The California Department of Corrections and Rehabilitation was recently sued by a woman’s rights advocacy group that disagrees with a new law known as the Transgender Respect, Agency, and Dignity Act.
The California Department of Corrections and Rehabilitation recently came under fire in a lawsuit filed by the Women’s Liberation Front, a feminist advocacy organization. The suit argues the agency placed “female prisoners at risk by housing biological males in women’s prisons.” The suit further claims the agency “is violating the First, Eighth and 14th amendments with a new law known as the Transgender Respect, Agency, and Dignity Act, or SB 132.” Specifically, the suit says “the law cannot be applied in any manner that avoids violating the federal and state constitutional rights of the plaintiffs.”
The lawsuit was filed in U.S. District Court for the Eastern District of California and names the California Department of Corrections and Rehabilitation, Corrections Secretary Kathleen Allison, and wardens Michael Pallares and Mona Houston as defendants.
One of the plaintiffs is Krystal Gonzalez. She claims she was “sexually assaulted by a biological male who was transferred to Central California Women’s Facility under the law.” When she filed a complaint and asked to be housed away from biological males, the prison responded by calling “her alleged attacker a transgender woman with a penis.” The suit states:
“Krystal does not believe that women have penises and the psychological distress caused by her assault is exacerbated by the prison’s refusal to acknowledge the sex of her perpetrator.”

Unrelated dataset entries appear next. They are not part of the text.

[config.mk]
export PLATFORM = sky130hd
export DESIGN_NAME = tlb_code_responder
export DESIGN_NICKNAME = d
export VERILOG_FILES = /design/src/rtl/tlb_code_responder.sv
export SDC_FILE = /design/constraint.sdc
export NUM_CORES = 1
export LEC_CHECK = 0
export CAP_MARGIN = 10
export CORE_MARGIN = 2
export CORE_UTILIZATION = 59
export CTS_BUF_LIST = sky130_fd_sc_hd__clkbuf_16
export DETAILED_ROUTE_END_ITERATION = 10
export GPL_ROUTABILITY_DRIVEN = 0
export PLACE_DENSITY = 0.9
export RECOVER_POWER = 100
export SYNTH_ARGS = -nofsm -noshare
export SYNTH_HDL_FRONTEND = slang
export SYNTH_SLANG_ARGS = --single-unit
[constraint.sdc]
create_clock -name clk -period 3.1 [get_ports clk]
set_input_delay 0.31 -clock clk [delete_from_list [all_inputs] [get_ports clk]]
set_output_delay 0.31 -clock clk [all_outputs]
set_load 0.01 [all_outputs]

Gonzalez is joined by several other plaintiffs, including Woman II Woman, a nonprofit advocacy group that “helps incarcerated women affected by the new law.” Amie Ichikawa, the founder of Woman II Woman said, “California is home to the largest women’s prison in the world, where being degraded and humiliated is now part of the daily routine.” She added:
“This anti-woman law was overwhelmingly accepted by the California State Assembly members, embraced by our representatives, and lauded by our senators…Sadly, this even includes the California Women’s Caucus. We do not understand how so many people, especially women, had the audacity to turn a blind eye to this abuse.”
As a result of the new law, the plaintiffs have and continue to experience “fear, anxiety, depression, and/or post-traumatic stress disorder” from housing, dining, showering, and recreating with biological men,” according to the suit. It further states:
“Some incarcerated women sharing a cell with a man, along with other women, now make sleep schedules among the women so that a woman is on watch to try to prevent rape by the male cellmate.”
The Transgender Respect, Agency, and Dignity Act was signed into law in September 2020 by Governor Gavin Newsom. As part of the law, the Department of Corrections and Rehabilitation is required to “house transgender, gender-nonconforming, and intersex (TGI) individuals in a manner that matches their gender identity while supporting health and safety.”
Additionally, the law requires the “department to ask all individuals entering its custody to state their personal pronouns, their gender identity and whether they identify as transgender, nonbinary or intersex.” According to the law, the prison system is also required to house individuals “in a correctional facility designated for men or women based on the individual’s preference.”
Since the passage of the law, “295 inmates who were originally housed in an institution for males had requested to be moved to a women’s facility as of July 26.”
The lawsuit has the support of many organizations, including Concerned Women for America, Keep Prisons Single Sex, the U.S. chapter of the Women’s Human Rights Campaign, and the California Family Council, no name a few.